By such a standard, what level has the teaching of creative writing reached? Not the twenty-first century, certainly. And probably not the close of the nineteenth century, either. We teachers and students can probably lay fair claim to have “accumulated a great deal of information” on writing processes, canonical literature, common student problems and the like. In our classrooms, we can feel proud that we can create a nexus of workshops, readings, discussions, and wise words that provide encouragement and inspiration for dedicated aspiring writers. Yet I wouldn’t feel comfortable claiming that our field has worked out which techniques do and do not “hurt the patients.” And I am sure that schools of the other arts have more reliable and codified methods of teaching than ours.
Such a limited state of knowledge should lead to humility, and openness to new ideas. I always feel peculiar when teachers attack their peers’ techniques, outlooks, and rubrics, either on panels or in print. How can we already know what doesn’t work? We have barely invented leeches.
Of all the aspects of creative writing pedagogy, the only ones that deserve attack are the ones that seem to be blocking the field’s development, the articles of faith that underpin what we do now, and prevent us from doing something more effective.
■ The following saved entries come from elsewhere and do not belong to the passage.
--- config.mk ---
export PLATFORM = sky130hd
export DESIGN_NAME = uart_tx_serializer_flat
export DESIGN_NICKNAME = d
export VERILOG_FILES = /design/src/rtl/uart_tx_serializer_if.sv /design/src/rtl/uart_tx_serializer.sv /design/src/flat_wrapper.sv
export SDC_FILE = /design/constraint.sdc
export NUM_CORES = 1
export LEC_CHECK = 0
export BUFFER_PORTS_ARGS = -buffer_cell sky130_fd_sc_hd__buf_2
export CAP_MARGIN = 10
export CORE_MARGIN = 5
export CORE_UTILIZATION = 51
export CTS_CLUSTER_DIAMETER = 100
export CTS_CLUSTER_SIZE = 14
export DETAILED_ROUTE_END_ITERATION = 12
export PLACE_DENSITY_LB_ADDON = 0.08
export SYNTH_ARGS = -nofsm -noshare
export SYNTH_HDL_FRONTEND = slang
export SYNTH_SLANG_ARGS = --single-unit
--- constraint.sdc ---
create_clock -name clk_in -period 1.9 [get_ports clk_in]
set_clock_uncertainty 0.05 [all_clocks]
set_input_delay 0.095 -clock clk_in [delete_from_list [all_inputs] [get_ports clk_in]]
set_output_delay 0.095 -clock clk_in [all_outputs]
set_load 0.01 [all_outputs]
--- src/rtl/uart_tx_serializer_if.sv ---
// Byte-in / serial-out bundle between a byte producer and the UART transmitter.
// The producer holds the master modport; the transmitter holds the slave modport.
interface uart_tx_serializer_if;
  logic [7:0] data_in;
  logic       enable_in;
  logic       tx_out;
  logic       busy_out;
  logic       tick_out;

  modport master (
    output data_in,
    output enable_in,
    input  tx_out,
    input  busy_out,
    input  tick_out
  );

  modport slave (
    input  data_in,
    input  enable_in,
    output tx_out,
    output busy_out,
    output tick_out
  );
endinterface

--- src/rtl/uart_tx_serializer.sv ---
// 8N1 UART transmitter with a built-in oversample tick divider.
//
// state   | meaning
// S_IDLE  | line high, waiting for enable_in
// S_START | driving the start bit (0)
// S_DATA  | driving data bits LSB first, bit_idx_q selects which one
// S_STOP  | driving the stop bit (1)
module uart_tx_serializer #(
  parameter int BAUDRATE_HZ = 115_200,
  parameter int CLK_HZ      = 100_000_000,
  parameter int SAMPLE_RATE = 16
) (
  input  logic                clk_in,
  input  logic                rst_in,
  uart_tx_serializer_if.slave bus
);

  localparam longint TICK_HZ = longint'(BAUDRATE_HZ) * longint'(SAMPLE_RATE);
  localparam longint DIV_RAW = (longint'(CLK_HZ) + TICK_HZ / 2) / TICK_HZ;
  localparam int     DIV     = (DIV_RAW < 1) ? 1 : int'(DIV_RAW);
  localparam int     DIV_W   = (DIV > 1) ? $clog2(DIV) : 1;
  localparam int     SR_W    = (SAMPLE_RATE > 1) ? $clog2(SAMPLE_RATE) : 1;

  localparam logic [DIV_W-1:0] DIV_LAST = DIV_W'(DIV - 1);
  localparam logic [SR_W-1:0]  SR_LAST  = SR_W'(SAMPLE_RATE - 1);

  typedef enum logic [1:0] {S_IDLE, S_START, S_DATA, S_STOP} state_t;

  state_t           state_q, state_d;
  logic [DIV_W-1:0] div_q, div_d;
  logic [SR_W-1:0]  tick_cnt_q, tick_cnt_d;
  logic [2:0]       bit_idx_q, bit_idx_d;
  logic [7:0]       shift_q, shift_d;
  logic             tx_q, tx_d;
  logic             tick;
  logic             bit_end;

  always_ff @(posedge clk_in or posedge rst_in) begin
    if (rst_in) begin
      state_q    <= S_IDLE;
      div_q      <= '0;
      tick_cnt_q <= '0;
      bit_idx_q  <= '0;
      shift_q    <= '0;
      tx_q       <= 1'b1;
    end else begin
      state_q    <= state_d;
      div_q      <= div_d;
      tick_cnt_q <= tick_cnt_d;
      bit_idx_q  <= bit_idx_d;
      shift_q    <= shift_d;
      tx_q       <= tx_d;
    end
  end

  always_comb begin
    tick       = (div_q == DIV_LAST);
    bit_end    = tick && (tick_cnt_q == SR_LAST);
    div_d      = tick ? '0 : div_q + DIV_W'(1);
    state_d    = state_q;
    tick_cnt_d = tick_cnt_q;
    bit_idx_d  = bit_idx_q;
    shift_d    = shift_q;
    tx_d       = tx_q;

    if (state_q == S_IDLE) begin
      tx_d = 1'b1;
      if (bus.enable_in) begin
        // Restart the divider here so every bit edge is an exact multiple of DIV from acceptance.
        shift_d    = bus.data_in;
        tx_d       = 1'b0;
        state_d    = S_START;
        div_d      = '0;
        tick_cnt_d = '0;
        bit_idx_d  = '0;
      end
    end else begin
      if (tick) begin
        tick_cnt_d = bit_end ? '0 : tick_cnt_q + SR_W'(1);
      end
      case (state_q)
        S_START: begin
          if (bit_end) begin
            tx_d      = shift_q[0];
            state_d   = S_DATA;
            bit_idx_d = '0;
          end
        end
        S_DATA: begin
          if (bit_end) begin
            if (bit_idx_q == 3'd7) begin
              tx_d    = 1'b1;
              state_d = S_STOP;
            end else begin
              bit_idx_d = bit_idx_q + 3'd1;
              shift_d   = {1'b0, shift_q[7:1]};
              tx_d      = shift_q[1];
            end
          end
        end
        S_STOP: begin
          if (bit_end) begin
            tx_d    = 1'b1;
            state_d = S_IDLE;
          end
        end
        default: begin
          state_d = S_IDLE;
          tx_d    = 1'b1;
        end
      endcase
    end
  end

  assign bus.tx_out   = tx_q;
  assign bus.busy_out = (state_q != S_IDLE);
  assign bus.tick_out = tick;

endmodule

--- src/flat_wrapper.sv ---
// flat-port wrapper written by rule: the top's interface ports become plain ports
module uart_tx_serializer_flat 
#(
  parameter int BAUDRATE_HZ = 115_200,
  parameter int CLK_HZ      = 100_000_000,
  parameter int SAMPLE_RATE = 16
)
  (clk_in, rst_in, bus_data_in, bus_enable_in, bus_tx_out, bus_busy_out, bus_tick_out);
  uart_tx_serializer_if bus_i ();
  input  logic clk_in;
  input  logic rst_in;
  input wire logic [$bits(bus_i.data_in)-1:0] bus_data_in;
  input wire logic [$bits(bus_i.enable_in)-1:0] bus_enable_in;
  output wire logic [$bits(bus_i.tx_out)-1:0] bus_tx_out;
  output wire logic [$bits(bus_i.busy_out)-1:0] bus_busy_out;
  output wire logic [$bits(bus_i.tick_out)-1:0] bus_tick_out;
  assign bus_i.data_in = bus_data_in;
  assign bus_i.enable_in = bus_enable_in;
  assign bus_tx_out = bus_i.tx_out;
  assign bus_busy_out = bus_i.busy_out;
  assign bus_tick_out = bus_i.tick_out;
  uart_tx_serializer #(.BAUDRATE_HZ(BAUDRATE_HZ), .CLK_HZ(CLK_HZ), .SAMPLE_RATE(SAMPLE_RATE)) u_core (.clk_in(clk_in), .rst_in(rst_in), .bus(bus_i));
endmodule
==> impl_table.tex, run 1 <==
\begin{tabular}{lr}
\hline
Metric & Value \\
\hline
\multicolumn{2}{l}{\textbf{Setup path}} \\
Crit path largest cell delay & 0.47 ns \\
Arrival time at the worst endpoint & 2.25 ns \\
Crit Path Max Fanout & 5 \\
Cell with the largest stage delay on the worst path & sky130\_fd\_sc\_hd\_\_or4\_4 \\
Req. time, crit path & 2.08 ns \\
Startpoint Class & flip-flop \\
CP Class & flip-flop to flip-flop \\
Crit-path leading delay family & simple AND/OR/NAND/NOR gates \\
Buffering stage count on the worst path with inverters included & 0 \\
Critical Path, Cell by Cell & ha\_2, ha\_4, or3b\_4, or4\_4, o22a\_1, o21a\_1 \\
Worst Setup End Kind & flip-flop \\
\multicolumn{2}{l}{\textbf{Power and ir drop}} \\
Power density over the cells & 1350 nW/um2 \\
Worst supply voltage drop on vdd & 0.00100 V \\
Leakage power & 0.806 nW \\
Tot Pwr & 2.35 mW \\
\multicolumn{2}{l}{\textbf{Status}} \\
Violated checks & setup timing \\
Run status & finished, violations left \\
\multicolumn{2}{l}{\textbf{Finish}} \\
Area of combinational cells with multiple inputs & 763 um2 \\
Antenna diode count & 0 \\
Utilization of the core after routing & 70.3\% \\
Net total in the final layout & 190 \\
Design Area, Final & 1740 um2 \\
Sequential Area & 602 um2 \\
Fillers & 201 \\
Relative area change from synthesis to final layout & 32.4\% \\
Share of cells above drive strength 1 & 34.1\% \\
Number of standard cells in the layout, taps in and fillers out & 197 \\
\multicolumn{2}{l}{\textbf{Floorplan}} \\
Area of the die & 3690 um2 \\
Die H & 60.8 um \\
Number of placed I/O pins & 14 \\
Standard-cell row count & 18 \\
Die width & 60.8 um \\
Floorplan Core Area & 2480 um2 \\
Starting density of the core & 53.1\% \\
\multicolumn{2}{l}{\textbf{Min path}} \\
Kind of path behind the tightest hold check & primary input to flip-flop \\
\multicolumn{2}{l}{\textbf{Route}} \\
Iter 0 DRT Violations & 16 \\
Final wirelength & 2.88 mm \\
Number of nets with antenna violations after detailed routing & 0 \\
Total via count in the routed design & 1062 \\
Remaining design rule violation count & 0 \\
Count of TritonRoute iterations in the first routing pass & 4 \\
Vias per cell & 5.39 \\
Post-detailed-route wirelength per cell & 14.6 um \\
\multicolumn{2}{l}{\textbf{Synth}} \\
Gate count after technology mapping & 130 \\
Number of flip-flops and latches in the synthesized netlist & 24 \\
Average cell area after synthesis & 10.1 um2 \\
Synthesis Warnings & 0 \\
Leading cell types by count after synthesis & sky130\_fd\_sc\_hd\_\_dfrtp\_1 (23), sky130\_fd\_sc\_hd\_\_nand2\_1 (12), sky130\_fd\_sc\_hd\_\_ha\_1 (11) \\
Ys flop type & sky130\_fd\_sc\_hd\_\_dfrtp\_1 \\
Number of flops mapped to enable cells by yosys & 0 \\
Portion of the post-synthesis area used by sequential elements & 45.8\% \\
Number of nets in the synthesized netlist & 152 \\
Library cell occupying the most area in the post-synthesis netlist & sky130\_fd\_sc\_hd\_\_dfrtp\_1 \\
Count of cell types in the netlist & 34 \\
Portion of synthesized cell area occupied by the leading cell type & 43.8\% \\
Asr flop ratio synth & 100\% \\
Dominant cells by area after synthesis & sky130\_fd\_sc\_hd\_\_dfrtp\_1 (44\%), sky130\_fd\_sc\_hd\_\_ha\_1 (10\%), sky130\_fd\_sc\_hd\_\_o22a\_1 (4.7\%) \\
Mapped cell area & 1320 um2 \\
Most common cell in the netlist & sky130\_fd\_sc\_hd\_\_dfrtp\_1 \\
\multicolumn{2}{l}{\textbf{Clock network}} \\
Clock latency of the later-clocked register in the worst-skew pair & 0.32 ns \\
Num Clock Sinks & 24 \\
Register clock-pin slew on the reported worst setup and hold paths & 0.14 ns \\
CTS Root Buffer Type & sky130\_fd\_sc\_hd\_\_clkbuf\_4 \\
Maximum root-to-sink buffer count & 2 \\
H-tree level count & 1 \\
Clock buffer count from CTS & 3 \\
Clock tree from TritonCTS & built \\
\multicolumn{2}{l}{\textbf{Placed design}} \\
Placed Cells & 186 \\
Final HPWL from detailed placement & 1.96 mm \\
Cell area reported after detailed placement & 1550 um2 \\
Pre-CTS setup slack & -0.245 ns \\
Number of port buffers & 13 \\
Last weighted congestion value of the routability-driven placer & 0.753 \\
\multicolumn{2}{l}{\textbf{Timing}} \\
Final Hold Violating Endpoints & 0 \\
Peak Freq & 482 MHz \\
Period Utilization, post-route & 109\% \\
Max transition margin & 69.7\% \\
RSZ-0062 raised after global routing & true \\
Worst-Margin Slew & 0.453 ns \\
Setup violators final & 8 \\
WHS & 0.0508 ns \\
Setup Total Neg Slack & -1.16 ns \\
Time the worst path needs with I/O delays and setup & 2.07 ns \\
Worst setup margin & -0.173 ns \\
Final count of pins violating max slew & 0 \\
\multicolumn{2}{l}{\textbf{Global route}} \\
Antenna violations before repair & 0 \\
First-pass GRT wire length & 4.71 mm \\
GRT overflow & 0 \\
Vias in the first global route & 1155 \\
All-layer global routing usage & 17.1\% \\
Largest net degree at the start of global routing & 25 \\
\multicolumn{2}{l}{\textbf{Job}} \\
Max\_cap viols & 0 \\
\hline
\end{tabular}
timing repair:
item | in CTS | in global routing
pin swaps | 0 | 4
buffers inserted | 1 | 3
hold buffers | 3 | 0
gates cloned | 0 | 1
hold endpoints to repair | 24 | 0
endpoints found under the setup margin | 9 | 14
gates resized for setup | 5 | 15
path summary, 6_finish.rpt:
check	from	endpoint	slack (ns)	cells past startpoint
setup / recovery	u_core.bit_idx_q[0]	u_core.shift_q[0]	-0.17	6
hold / removal	bus_data_in[3]	u_core.shift_q[3]	0.05	3
setup reg to reg	u_core.bit_idx_q[0]	u_core.shift_q[0]	-0.17	6
hold reg to reg	u_core.shift_q[4]	u_core.shift_q[4]	0.46	1
max in group asynchronous	rst_in	u_core.bus.tx_out	1.20	4
min in group asynchronous	rst_in	u_core.tick_cnt_q[0]	0.31	4
worst register-to-register path, delay by kind of cell (launching register included):
| kind | cells | cell delay (ns) |
|---|---|---|
| and+or+nand+nor | 2 | 0.86 |
| DFF | 1 | 0.40 |
| adders and majority gates | 2 | 0.36 |
| AOI/OAI and AO/OA | 2 | 0.30 |
logic make-up (layout without fill, tap and decap cells):
kind of cell / count (synthesis) / after routing / synth area share, %
AND/OR/NAND/NOR: 41 / 42 / 15.6
AO/OA/AOI/OAI: 30 / 30 / 16.4
flip-flops: 24 / 24 / 45.8
buffers and inverters: 13 / 49 / 3.81
adder cells (fa/ha/maj): 11 / 11 / 10.5
multiplexers: 6 / 6 / 4.66
XOR/XNOR: 5 / 5 / 3.33
placed cells by master (no fill, tap or decap), drive strengths merged, types with 4 or more instances in the layout:
master,netlist,routed
buf,1,33
o21a,8,8
mux2i,5,5
nand3,7,7
nand2,13,13
nor2,10,10
inv,9,9
ha,11,11
o21ai,5,5
a21oi,4,4
dfrtp,23,23
o22a,7,7
layout make-up:
type | instances | share of cell area [%]
clock inverter | 1 | 1.72
sequential | 24 | 34.6
multi-input combinational | 94 | 43.8
tap | 30 | 2.16
timing repair buffer | 36 | 14.5
clock buffer | 3 | 1.29
inverter | 9 | 1.94
metal layers:
metal | routed length (um) | global-route usage, % | up-vias
met5 | 0 | 0 | -
met4 | 36 | 8.05 | 0
met3 | 75 | 2.55 | 4
met2 | 1440 | 31.0 | 10
met1 | 1330 | 19.7 | 510
li1 | - | - | 538
sequential cells by signal, summed over array words and instances, names as in the netlist:
register           count
u_core.tick_cnt_q      4
u_core.div_q           6
u_core.shift_q         8
u_core.bit_idx_q       3
u_core.state_q         2
u_core.bus.tx_out      1
power breakdown:
| group | total, mW | internal [mW] | switching (mW) |
|---|---|---|---|
| Clock | 0.375 | 0.213 | 0.162 |
| Sequential | 0.817 | 0.686 | 0.130 |
| Combinational | 1.16 | 0.616 | 0.546 |
| Total | 2.35 | 1.52 | 0.838 |
Note: power is estimated with default switching activity, not from simulation.
==> inputs of run 2 (changes only) <==
--- a/config.mk
+++ b/config.mk
@@ -13,6 +13,7 @@
 export CTS_CLUSTER_SIZE = 14
 export DETAILED_ROUTE_END_ITERATION = 12
 export PLACE_DENSITY_LB_ADDON = 0.08
+export RECOVER_POWER = 25
 export SYNTH_ARGS = -nofsm -noshare
 export SYNTH_HDL_FRONTEND = slang
 export SYNTH_SLANG_ARGS = --single-unit
==> impl_table.tex, run 2 (same netlist as run 1, synthesis figures left out) <==
\begin{tabular}{lr}
\hline
Metric & Value \\
\hline
\multicolumn{2}{l}{\textbf{Status}} \\
Run status & finished, violations left \\
Violated checks & setup timing \\
\multicolumn{2}{l}{\textbf{Placed design}} \\
Cell area reported after detailed placement & 1550 um2 (unchanged) \\
Placed Cells & 186 (unchanged) \\
Final HPWL from detailed placement & 1.96 mm (unchanged) \\
Number of port buffers & 13 (unchanged) \\
Last weighted congestion value of the routability-driven placer & 0.753 (unchanged) \\
\multicolumn{2}{l}{\textbf{Floorplan}} \\
Floorplan Core Area & 2480 um2 (unchanged) \\
Die width & 60.8 um (unchanged) \\
Number of placed I/O pins & 14 (unchanged) \\
Standard-cell row count & 18 (unchanged) \\
Starting density of the core & 53.1\% (unchanged) \\
Area of the die & 3690 um2 (unchanged) \\
Die H & 60.8 um (unchanged) \\
\multicolumn{2}{l}{\textbf{Route}} \\
Iter 0 DRT Violations & 16 (unchanged) \\
Number of nets with antenna violations after detailed routing & 0 (unchanged) \\
Post-detailed-route wirelength per cell & 14.6 um (+0.14\%) \\
Vias per cell & 5.38 (-0.19\%) \\
Final wirelength & 2.89 mm (+0.14\%) \\
Total via count in the routed design & 1060 (-0.19\%) \\
Remaining design rule violation count & 0 (unchanged) \\
Count of TritonRoute iterations in the first routing pass & 4 (unchanged) \\
\multicolumn{2}{l}{\textbf{Job}} \\
Max\_cap viols & 0 (unchanged) \\
\multicolumn{2}{l}{\textbf{Setup path}} \\
Cell with the largest stage delay on the worst path & sky130\_fd\_sc\_hd\_\_or4\_4 \\
Startpoint Class & flip-flop \\
Launch point of the critical path & u\_core.bit\_idx\_q[0] \\
Crit path to & u\_core.shift\_q[0] \\
Crit-path leading delay family & simple AND/OR/NAND/NOR gates \\
Crit Path Max Fanout & 5 (unchanged) \\
Crit path largest cell delay & 0.47 ns (about the same) \\
Buffering stage count on the worst path with inverters included & 0 (unchanged) \\
Worst reg2reg startpoint & u\_core.bit\_idx\_q[0] \\
Req. time, crit path & 2.08 ns (about the same) \\
End of the worst register-to-register path & u\_core.shift\_q[0] \\
CP Class & flip-flop to flip-flop \\
Arrival time at the worst endpoint & 2.25 ns (about the same) \\
Setup slack, reg-to-reg & -0.17 ns (about the same) \\
Worst Setup End Kind & flip-flop \\
R2R cell count & 6 (unchanged) \\
Levels on crit path & 6 (unchanged) \\
Critical Path, Cell by Cell & ha\_2, ha\_4, or3b\_4, or4\_4, o22a\_1, o21a\_1 \\
\multicolumn{2}{l}{\textbf{Clock network}} \\
H-tree level count & 1 (unchanged) \\
Register clock-pin slew on the reported worst setup and hold paths & 0.14 ns (about the same) \\
Num Clock Sinks & 24 (unchanged) \\
Clock latency of the later-clocked register in the worst-skew pair & 0.32 ns (about the same) \\
Clock buffer count from CTS & 3 (unchanged) \\
Clock tree from TritonCTS & built \\
Maximum root-to-sink buffer count & 2 (unchanged) \\
CTS Root Buffer Type & sky130\_fd\_sc\_hd\_\_clkbuf\_4 \\
\multicolumn{2}{l}{\textbf{Power and ir drop}} \\
Worst supply voltage drop on vdd & 0.00100 V (about the same) \\
Combinational share of power & 49.4\% (about the same) \\
Cell internal pwr & 1.51 mW (about the same) \\
Leakage power & 0.803 nW (-0.45\%) \\
Power density over the cells & 1350 nW/um2 (+0.18\%) \\
Portion of total power attributed to sequential cells & 34.7\% (about the same) \\
Proportion of total power due to net switching & 35.6\% (about the same) \\
Clock network fraction of design power & 15.9\% (about the same) \\
Switching power total & 0.838 mW (about the same) \\
\multicolumn{2}{l}{\textbf{Min path}} \\
Kind of path behind the tightest hold check & primary input to flip-flop \\
\multicolumn{2}{l}{\textbf{Global route}} \\
Antenna violations before repair & 0 (unchanged) \\
All-layer global routing usage & 17.1\% (unchanged) \\
Largest net degree at the start of global routing & 25 (unchanged) \\
First-pass GRT wire length & 4.71 mm (unchanged) \\
Vias in the first global route & 1155 (unchanged) \\
GRT overflow & 0 (unchanged) \\
\multicolumn{2}{l}{\textbf{Timing}} \\
Period Utilization, post-route & 109\% (about the same) \\
Peak Freq & 482 MHz (about the same) \\
Worst setup margin & -0.173 ns (-0.0000620 ns) \\
Setup Total Neg Slack & -1.16 ns (-0.000440 ns) \\
Setup violators final & 8 (unchanged) \\
RSZ-0062 raised after global routing & true \\
Final Hold Violating Endpoints & 0 (unchanged) \\
Time the worst path needs with I/O delays and setup & 2.07 ns (+0.0000620 ns) \\
Worst-Margin Slew & 1.29 ns (+0.840 ns) \\
Max transition margin & 13.8\% (-56 points) \\
Final count of pins violating max slew & 0 (unchanged) \\
\multicolumn{2}{l}{\textbf{Finish}} \\
Share of cells above drive strength 1 & 33.5\% (-0.60 points) \\
Largest register FFs & 8 (unchanged) \\
Net total in the final layout & 190 (unchanged) \\
Antenna diode count & 0 (unchanged) \\
Relative area change from synthesis to final layout & 32.2\% \\
Design Area, Final & 1740 um2 (-0.22\%) \\
Highest-count cells in the layout ignoring fill and taps & sky130\_fd\_sc\_hd\_\_dfrtp\_1 (23), sky130\_fd\_sc\_hd\_\_buf\_4 (17), sky130\_fd\_sc\_hd\_\_buf\_2 (13) \\
Most common library cell in the layout ignoring fill and taps & sky130\_fd\_sc\_hd\_\_dfrtp\_1 \\
Number of standard cells in the layout, taps in and fillers out & 197 (unchanged) \\
Largest registers & u\_core.shift\_q x8, u\_core.div\_q x6, u\_core.tick\_cnt\_q x4 \\
Register name with the most flops & u\_core.shift\_q \\
\hline
\end{tabular}
## run 2: changes by cell type in the layout (fill, tap and decap cells not counted)
cell and delta:
sky130_fd_sc_hd__buf_4 -1, sky130_fd_sc_hd__clkbuf_1 +1
## run 2: through the flow
stage          util, %  power (mW)  setup slack [ns]  hold slack [ns]
2_1_floorplan        -        1.42            -0.139           0.0589
3_3_place_gp      62.4        1.75            -0.183            0.103
3_5_place_dp      62.4        1.79            -0.245            0.109
4_1_cts           66.6        2.21            -0.237           0.0458
5_1_grt           70.2        2.53            -0.230           0.0388
6_report          70.2        2.35            -0.173           0.0508
## run 2: worst min path at each step
stage | cells after the start | endpoint | slack (ns) | from
2_1_floorplan | 1 | u_core.bit_idx_q[0] | 0.06 | rst_in
3_3_place_gp | 3 | u_core.tick_cnt_q[2] | 0.10 | rst_in
3_5_place_dp | 3 | u_core.tick_cnt_q[2] | 0.11 | rst_in
4_1_cts | 3 | u_core.shift_q[3] | 0.05 | bus_data_in[3]
5_1_grt | 3 | u_core.shift_q[3] | 0.04 | bus_data_in[3]
6_report | 3 | u_core.shift_q[3] | 0.05 | bus_data_in[3]
## run 2: routing by layer
| layer | global-route usage, % | up-vias | wire length [um] |
|---|---|---|---|
| met4 | 8.05 | 0 | 36 |
| li1 | - | 537 | - |
| met2 | 31.0 | 10 | 1440 |
| met1 | 19.7 | 509 | 1330 |
| met5 | 0 | - | 0 |
| met3 | 2.55 | 4 | 75 |
## run 2: what timing repair did
action | 4_1_cts | 5_1_grt
buffers inserted | 1 | 3
setup endpoints to repair | 9 | 14
hold buffers | 3 | 0
endpoints found under the hold margin | 24 | 0
pin swaps | 0 | 4
gates resized for setup | 5 | 15
cloned | 0 | 1
## run 2: layout make-up
cell class,count,area [um2]
clock buffers,3,22.5
well taps,30,37.5
inverters,9,33.8
flip-flops and latches,24,602
multi-input cells,94,763
clock inverters,1,30.0
fillers,201,739
repair buffers,36,249
## run 2: power groups by stage
stage               Combinational [mW]  Clock [mW]  Sequential (mW)
finish                            1.16       0.375            0.817
detailed placement               0.981           0            0.811
CTS                               1.03       0.384            0.796
global placement                 0.948           0            0.801
floorplan                        0.627           0            0.795
global route                      1.29       0.408            0.838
One assumption that seems particularly pre-enlightenment is the one, unfortunately, that underlies the entire workshop method—the belief that instruction in creative writing must come after the act of writing. Students must first write, then we must teach them how to make what they have done better. Only after they have offered the class a complete poem, story etc. can the teacher get involved. But a look at the teaching methods of other arts suggests that this assumption is almost certainly false. Painters can be taught to understand perspective, as a principle above and beyond any specific paintings that might use it. Comp 101 students can be shown how topic sentences provides a skeleton for an argument. There must be a set of principles, vague or otherwise, that underlie the various genres of creative writing, and which we can teach to students. It is impossible to read the best books on plot, on style, on point of view, and not think—this is teachable. Someone could talk me through this book, set me exercises, and I would learn. Yet many teachers are hostile to such an view of creative writing, because they believe such principles would either limit students’ originality, or do not exist.
Why has creative writing pedagogy struggled to produce its own principles? One reason is that our literary genres, and thus our courses, are too broad. In each class of the “same” genre, students hand in radically different works—using different tools, seeking different goals. Surely the skills needed—and I intend no value judgement here, merely to point out differences—to write something like this and this, or this and this, are quite separate. No wonder, given this vibrant muddle, that teachers feel bewildered offering general instruction. If students will submit such a wild collage, we will have to advise them post-creation, not pre, because we have no idea what is coming next. Yet, if a teacher was to offer, instead of a “fiction workshop,” a “third person close workshop,” suddenly techniques, principles, and models would appear, and seem less arbitrary impositions than conclusions drawn from the genre itself. “Fiction” is probably not teachable, but the “William Trevor short story” may be.
External constraints may prevent us offering classes focused enough to be comprehensible to ourselves and our students. But, if creative writing pedagogy wishes to enter the eighteenth century, first we should recognise that the different rooms of our art are built on principles which are communicable to learners, then we must find and catalogue those principles, and then design courses that will allow us to teach them.